17. The computerized deep-learning system of claim 13 wherein the second staining is immunohistochemistry (IHC) staining.
18. The computerized deep-learning system of claim 13 wherein the first staining is hematoxylin and eosin (H&E) staining.
19. The computerized deep-learning system of claim 11 wherein the inference comprises at least one of: a regression and a classification.
20. The computerized deep-learning system of claim 11 wherein the inference comprises at least one of: an H-score and an H-score category.
21. The computerized deep-learning system of claim 15 wherein the inference is used to infer ENPP3 expression.
22. The computerized deep-learning system of claim 12 wherein the one or more pre-trained encoders comprise a patch-level encoder and a region-level encoder;
the patch-level encoder is configured to compute a plurality of patch-level embeddings corresponding to the WSI;
the region-level encoder is configured to process the plurality of patch-level embeddings to compute a plurality of region-level embeddings corresponding to the WSI; and
the attention-based deep learning network is configured to process together the plurality of region-level embeddings corresponding to the digital histopathology image to compute the inference regarding the digital histopathology image.

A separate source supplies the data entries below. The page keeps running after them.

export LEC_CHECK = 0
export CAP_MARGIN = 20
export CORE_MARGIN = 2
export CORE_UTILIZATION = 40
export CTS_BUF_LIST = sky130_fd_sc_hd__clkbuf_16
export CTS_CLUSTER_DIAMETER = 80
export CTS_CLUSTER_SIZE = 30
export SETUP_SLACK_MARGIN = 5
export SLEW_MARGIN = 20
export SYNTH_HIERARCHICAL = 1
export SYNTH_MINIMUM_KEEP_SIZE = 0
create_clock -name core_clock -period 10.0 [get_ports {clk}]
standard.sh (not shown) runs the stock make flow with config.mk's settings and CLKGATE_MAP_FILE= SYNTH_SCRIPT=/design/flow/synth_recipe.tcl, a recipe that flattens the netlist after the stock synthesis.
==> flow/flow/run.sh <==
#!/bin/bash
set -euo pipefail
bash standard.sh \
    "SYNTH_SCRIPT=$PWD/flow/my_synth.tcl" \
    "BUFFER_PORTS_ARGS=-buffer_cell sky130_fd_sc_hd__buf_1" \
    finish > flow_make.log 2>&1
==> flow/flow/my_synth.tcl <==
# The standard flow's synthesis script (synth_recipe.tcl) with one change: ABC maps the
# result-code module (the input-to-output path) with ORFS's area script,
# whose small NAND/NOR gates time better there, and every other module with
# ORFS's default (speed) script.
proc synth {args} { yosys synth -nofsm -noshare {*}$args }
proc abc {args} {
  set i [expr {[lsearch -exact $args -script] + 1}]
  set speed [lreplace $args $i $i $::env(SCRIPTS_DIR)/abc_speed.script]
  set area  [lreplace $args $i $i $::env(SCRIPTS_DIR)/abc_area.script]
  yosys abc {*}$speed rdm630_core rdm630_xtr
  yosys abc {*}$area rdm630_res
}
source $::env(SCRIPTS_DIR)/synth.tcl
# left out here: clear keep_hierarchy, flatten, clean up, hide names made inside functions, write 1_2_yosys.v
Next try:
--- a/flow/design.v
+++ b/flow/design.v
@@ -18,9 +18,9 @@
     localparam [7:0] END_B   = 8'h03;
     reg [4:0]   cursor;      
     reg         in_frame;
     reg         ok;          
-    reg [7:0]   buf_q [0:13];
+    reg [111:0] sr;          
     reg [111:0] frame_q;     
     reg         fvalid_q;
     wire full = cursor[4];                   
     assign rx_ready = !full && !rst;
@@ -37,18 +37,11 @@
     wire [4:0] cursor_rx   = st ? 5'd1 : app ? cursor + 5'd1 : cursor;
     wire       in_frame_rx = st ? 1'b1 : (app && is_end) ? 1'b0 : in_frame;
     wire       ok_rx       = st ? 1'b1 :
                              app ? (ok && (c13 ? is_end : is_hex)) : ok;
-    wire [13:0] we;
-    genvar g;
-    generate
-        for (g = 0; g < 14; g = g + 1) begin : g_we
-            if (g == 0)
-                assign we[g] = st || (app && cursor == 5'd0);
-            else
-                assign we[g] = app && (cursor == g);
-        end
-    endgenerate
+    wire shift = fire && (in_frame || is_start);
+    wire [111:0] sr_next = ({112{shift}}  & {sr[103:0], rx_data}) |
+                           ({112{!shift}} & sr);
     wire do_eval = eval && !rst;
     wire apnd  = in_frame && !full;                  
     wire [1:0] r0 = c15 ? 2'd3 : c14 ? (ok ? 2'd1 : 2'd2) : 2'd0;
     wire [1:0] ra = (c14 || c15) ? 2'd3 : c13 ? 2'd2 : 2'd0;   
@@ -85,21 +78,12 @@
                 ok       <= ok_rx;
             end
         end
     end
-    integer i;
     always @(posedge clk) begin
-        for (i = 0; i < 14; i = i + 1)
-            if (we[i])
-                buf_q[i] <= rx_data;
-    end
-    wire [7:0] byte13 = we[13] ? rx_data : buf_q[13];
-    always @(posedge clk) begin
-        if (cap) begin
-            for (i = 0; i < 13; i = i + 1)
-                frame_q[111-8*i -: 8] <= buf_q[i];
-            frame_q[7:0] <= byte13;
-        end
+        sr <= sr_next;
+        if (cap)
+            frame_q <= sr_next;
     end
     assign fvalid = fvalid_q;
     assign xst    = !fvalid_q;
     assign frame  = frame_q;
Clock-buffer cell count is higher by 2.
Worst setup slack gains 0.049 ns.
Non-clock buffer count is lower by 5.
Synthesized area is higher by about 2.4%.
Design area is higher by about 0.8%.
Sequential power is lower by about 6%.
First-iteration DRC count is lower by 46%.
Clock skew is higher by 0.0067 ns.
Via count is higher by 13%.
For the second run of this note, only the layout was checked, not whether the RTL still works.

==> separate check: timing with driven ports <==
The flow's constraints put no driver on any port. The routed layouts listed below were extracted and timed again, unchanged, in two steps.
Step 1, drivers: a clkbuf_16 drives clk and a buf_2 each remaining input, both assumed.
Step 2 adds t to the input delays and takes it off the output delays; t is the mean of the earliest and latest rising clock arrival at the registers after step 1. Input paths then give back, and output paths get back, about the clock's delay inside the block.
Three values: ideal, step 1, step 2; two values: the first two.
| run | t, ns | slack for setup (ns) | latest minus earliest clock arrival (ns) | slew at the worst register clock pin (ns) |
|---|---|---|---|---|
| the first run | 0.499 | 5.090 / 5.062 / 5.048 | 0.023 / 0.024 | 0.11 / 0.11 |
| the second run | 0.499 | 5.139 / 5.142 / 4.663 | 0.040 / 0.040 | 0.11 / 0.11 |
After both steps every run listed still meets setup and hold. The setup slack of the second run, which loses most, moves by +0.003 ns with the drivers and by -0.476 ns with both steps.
What follows belongs to an exercise in optimizing a design on an open flow for small area, a short achievable clock period and few clock cycles per item; a production flow would make more cautious choices.
In this exercise RTL edits were held to simulation tests only and were not proved equivalent to the original.
Power is estimated from default activity; no workload was simulated.

build 92:
// bcmseq
module bcmseq #(
    parameter [15:0] BASE_LOOP_TICKS = 16'd8,
    parameter [15:0] CALL_OVERHEAD   = 16'd2,
    parameter [15:0] FIRST_INTERVAL  = 16'd100
) (
    input  wire        clk,
    input  wire        rst,
    input  wire        cmd_valid,
    input  wire [51:0] cmd,
    output reg         cmd_ready,
    output reg         rsp_valid,
    output wire [7:0]  rsp,
    input  wire [1:0]  rot,
    output reg         hm_en,
    output reg         hm_we,
    output reg  [10:0] hm_addr,
    output wire [7:0]  hm_wdata,
    input  wire [7:0]  hm_rdata,
    output reg         sm_en,
    output reg  [10:0] sm_addr,
    input  wire [7:0]  sm_rdata,
    output reg         tmr_load,
    output wire [15:0] tmr_period,
    output reg         tmr_stop,
    input  wire        tmr_expire,
    output reg         p_blank,
    output reg         p_lat,
    output reg         p_clk,
    output reg  [3:0]  p_addr,
    output reg  [5:0]  p_data
);
    localparam [3:0] OP_BEGIN    = 4'h1,
                     OP_STOP     = 4'h2,
                     OP_SETPIXEL = 4'h3,
                     OP_SWAPREQ  = 4'h4,
                     OP_RDSTAT   = 4'h5,
                     OP_COPYFWD  = 4'h6,
                     OP_BUFRD    = 4'h7,
                     OP_BUFWR    = 4'h8;
    localparam [15:0] BC2  = BASE_LOOP_TICKS + {CALL_OVERHEAD[14:0], 1'b0};
    localparam [15:0] DUR0 = BC2 - CALL_OVERHEAD;
    localparam [15:0] DUR1 = {BC2[14:0], 1'b0} - CALL_OVERHEAD;
    localparam [15:0] DUR2 = {BC2[13:0], 2'b0} - CALL_OVERHEAD;
    localparam [15:0] DUR3 = {BC2[12:0], 3'b0} - CALL_OVERHEAD;
    function [4:0] band_hi(input [2:0] r, input [1:0] b);
        begin
            case ({r, b})
                5'b000_00: band_hi = 5'd0;   5'b000_01: band_hi = 5'd1;   5'b000_10: band_hi = 5'd2;   5'b000_11: band_hi = 5'd3;
  ...
Settings: LEC_CHECK=0, ABC_AREA=1, CAP_MARGIN=20, CORE_MARGIN=2, CORE_UTILIZATION=40, CTS_BUF_LIST=sky130_fd_sc_hd__clkbuf_8, CTS_CLUSTER_SIZE=20, GPL_TIMING_DRIVEN=1, SETUP_SLACK_MARGIN=3.8, SLEW_MARGIN=20, BUFFER_PORTS_ARGS=-buffer_cell sky130_fd_sc_hd__buf_1; clock period 6.0 ns.
standard.sh (not shown) runs the stock make flow with config.mk's settings and CLKGATE_MAP_FILE= SYNTH_SCRIPT=/design/flow/synth_recipe.tcl, a recipe that flattens the netlist after the stock synthesis.
==> flow/flow/run.sh <==
#!/bin/bash
# Standard layout, with the port buffers that buffer_ports inserts made
# sky130_fd_sc_hd__buf_1 (the resizer may still size them up) instead of the
# delay cell it picks by default. Every port still gets its own buffer.
set -euo pipefail
echo 'export BUFFER_PORTS_ARGS = -buffer_cell sky130_fd_sc_hd__buf_1' >> config.mk
bash standard.sh > standard_flow.log 2>&1
The final layout from build 92, which completed every stage, passed the timing, design-rule and antenna checks at the end of the flow.
Testbench counts of build 92, summed over its fixed seeds: cycles 49,192, ticks 768.
For build 5, these inputs were changed with respect to build 92:
- GPL_TIMING_DRIVEN removed (was 1)
- PLACE_DENSITY newly set to 0.7
Results
Leakage power delta (build 5 -> build 92): insignificant
Total power after layout of build 92 is on par with build 5.
Looking at worst setup margin across both flows, build 5 is the stronger of the two, with build 92 trailing.
Share of layout cells above drive strength 1: build 92 vs build 5 — no meaningful difference
Input-level comparison between build 73 and build 5:
- changing SETUP_SLACK_MARGIN from 3.8 to 3.85
- removing PLACE_DENSITY (formerly 0.7)
Results
Diff build 5..build 73 | total placed instance area | negligible. Portion of the clock cycle consumed by the worst path in the final layout for build 73: 0.25 points down relative to build 5. Compared build 73 against build 5; area of the placeable core within noise. Changes observed in build 73 relative to build 5: sequential cell area share lower; design area up 2.7%. From build 5 to build 73 the numbers moved as follows: endpoint arrival time on the critical path was more or less identical; share of power burned in the clock network grew by 0.3 points; internal cell power climbed about 3.4%; non-filler instance count after layout moved up. A highest-delay cell along the critical path of edfxtp_1 is what build 73 shows, while dfxtp_1 belongs to build 5. Build 73 -> build 5: total stage count of the critical path delta 0, exact match.
The following lists how build 4 was set up differently from build 73:
- SETUP_SLACK_MARGIN changed from 3.85 to 3.8
- CTS_BUF_LIST changed from sky130_fd_sc_hd__clkbuf_8 to sky130_fd_sc_hd__clkbuf_8 sky130_fd_sc_hd__clkbuf_16
### Flow results
- Going from build 73 to build 4, non-clock buffer count down 8; power up 0.00013 W; final setup slack of the worst path down 0.024 ns; via count flat.
- Sum of met3 wire segment lengths after detailed routing up 20% in build 4 wrt build 73


Setup of violet:
bcmseq again, from the RTL that the note above started with.
Settings: LEC_CHECK=0, ABC_AREA=1, CAP_MARGIN=20, CORE_MARGIN=2, CORE_UTILIZATION=40, CTS_BUF_LIST=sky130_fd_sc_hd__clkbuf_16, CTS_CLUSTER_SIZE=40, SETUP_SLACK_MARGIN=3.8, SLEW_MARGIN=20, BUFFER_PORTS_ARGS=-buffer_cell sky130_fd_sc_hd__buf_1; clock period 6.0 ns.
Scripts as last shown in full above: flow/flow/run.sh
violet finished every stage and its layout cleared the timing, design-rule and antenna checks.
Testbench counts of violet, summed over its fixed seeds: cycles 49,192, ticks 768.
The following lists how nickel was set up differently from violet:
Settings: SLEW_MARGIN now 10, was 20; CTS_CLUSTER_SIZE now 20, was 40; CAP_MARGIN now 10, was 20; CTS_BUF_LIST now sky130_fd_sc_hd__clkbuf_8, was sky130_fd_sc_hd__clkbuf_16.
- | wire length of the first global-routing pass | nickel vs violet | ≈ equal |
- nickel vs violet — final net count dropped slightly
- A critical path's slowest cell of sky130_fd_sc_hd__dfxtp_2 is what nickel shows, while sky130_fd_sc_hd__dfxtp_1 belongs to violet.
- Sort nickel and violet by portion of total power attributed to the clock network desc -> top: violet
- [nickel vs violet] routed wire length: lower in nickel
- Diff violet -> nickel: clock insertion delay at the later pin of the skew report now sits higher; total met3 wirelength after detailed routing now sits higher; cell count now sits lower; worst setup slack now sits at about the same level.
Relative to nickel, the following input files were edited for willow:
Settings: CTS_CLUSTER_SIZE: 20 -> 30; CAP_MARGIN: 10 -> 20; SLEW_MARGIN: 10 -> 20.
Results
- Having completed the whole flow, willow delivered a layout that passed the timing, design-rule and antenna checks.
- Diff willow..nickel | number of instances resized during post-cts repair | unchanged
- Reported for nickel and willow, synthesized cell count turned out identical to the last digit.
- The non-clock buffer count of nickel and that of willow are within noise of each other.
For cedar, these inputs were changed with respect to willow:
Settings: an added CTS_ARGS of -sink_clustering_enable -repair_clock_nets -sink_clustering_size 20 -buf_list sky130_fd_sc_hd__clkbuf_8 -dont_use_dummy_load; a change of CTS_CLUSTER_SIZE from 30 to 20.
==> flow/flow/run.sh <==
#!/bin/bash
# Standard layout, with two changes:
#  - the port buffers that buffer_ports inserts are sky130_fd_sc_hd__buf_1
#    (the resizer may still size them up) instead of the delay cell it picks
#    by default; every port still gets its own buffer;
#  - clock tree synthesis inserts no dummy load cells.
set -euo pipefail
echo 'export BUFFER_PORTS_ARGS = -buffer_cell sky130_fd_sc_hd__buf_1' >> config.mk
echo 'export CTS_ARGS = -sink_clustering_enable -repair_clock_nets -sink_clustering_size 20 -buf_list sky130_fd_sc_hd__clkbuf_8 -dont_use_dummy_load' >> config.mk
bash standard.sh > standard_flow.log 2>&1
Utilization after layout in cedar is 0.32 points lower than in willow. Changes observed in cedar relative to willow: routed wire length closely matched the old numbers; worst slack on hold paths decreased by 3.6 ps relative to the old numbers; portion of total power attributed to combinational logic increased by 0.8 points relative to the old numbers. cedar -> willow: count of filler cells inserted in the layout delta 0, exact match. Cmp cedar vs willow: area added between synthesis and finish lower in cedar. Changes observed in cedar relative to willow: final-layout clock buffer total lost 1; worst setup slack lost 30 ps.
Modified inputs, harbor compared to cedar
Settings: CTS_ARGS no longer set, was -sink_clustering_enable -repair_clock_nets -sink_clustering_size 20 -buf_list sky130_fd_sc_hd__clkbuf_8 -dont_use_dummy_load; CTS_CLUSTER_DIAMETER now 40, previously not set.
==> flow/flow/run.sh <==
#!/bin/bash
# Standard layout, with the port buffers that buffer_ports inserts made
# sky130_fd_sc_hd__buf_1 (the resizer may still size them up) instead of the
# delay cell it picks by default. Every port still gets its own buffer.
set -euo pipefail
echo 'export BUFFER_PORTS_ARGS = -buffer_cell sky130_fd_sc_hd__buf_1' >> config.mk
bash standard.sh > standard_flow.log 2>&1
--- outcome ---
- Total count of max-transition violations in the final report came out exactly the same in cedar and harbor.
- harbor against cedar: core occupancy in the finished layout rose by 0.32 points; met2 track demand over resource in global routing stayed essentially flat; fraction of standard cell area that is sequential fell by 0.24 points.

==> afterwards: timing with drivers on the ports <==
How much do the figures lean on ideal ports? The routed layouts below were timed once more, with nothing changed but the port constraints. Step 1 assumes that a clkbuf_16 drives the clock port and a buf_2 every other input. Step 2, shift: input delay + t, output delay - t, t = (earliest + latest rising clock arrival at the registers) / 2. This alone moves slack from input paths to output paths. a / b / c = ideal ports / drivers / drivers and shift; a / b = the first two.
run	shift t [ns]	setup WS [ns]	latest minus earliest clock arrival (ns)
build 92	0.414	3.851 / 3.817 / 3.495	0.016 / 0.017
build 5	0.411	3.860 / 3.829 / 3.540	0.021 / 0.020
build 73	0.414	3.875 / 3.838 / 3.487	0.015 / 0.015
build 4	0.387	3.851 / 3.812 / 3.507	0.014 / 0.014
violet	0.387	3.852 / 3.813 / 3.498	0.013 / 0.013
nickel	0.414	3.851 / 3.817 / 3.495	0.016 / 0.017
willow	0.414	3.851 / 3.817 / 3.495	0.016 / 0.017
cedar	0.405	3.821 / 3.786 / 3.475	0.033 / 0.034
harbor	0.414	3.851 / 3.817 / 3.495	0.016 / 0.017
After both steps setup and hold are still met in every run listed. For build 73, which loses most, drivers alone change the setup slack by -0.037 ns; drivers and shift together by -0.388 ns.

23. A computerized deep-learning system comprising one or more computers configured to process digital histopathology images, the computerized deep-learning system comprising:
one or more encoders configured to process a plurality of patches obtained from a digital histopathology image to compute a plurality of embeddings corresponding to the digital histopathology image; and
an attention-based deep learning network configured to process the plurality of embeddings corresponding to the digital histopathology image to generate an image-level embedding representing the digital histopathology image and to compute, using the image-level embedding, an inference regarding the digital histopathology image, wherein the attention-based learning network has been trained using tissue microarray (TMA) images and label data obtained from evaluation of TMA cores that have been stained using a second staining that is different from a first staining used to stain tissue corresponding the digital histopathology image regarding which the inference is computed.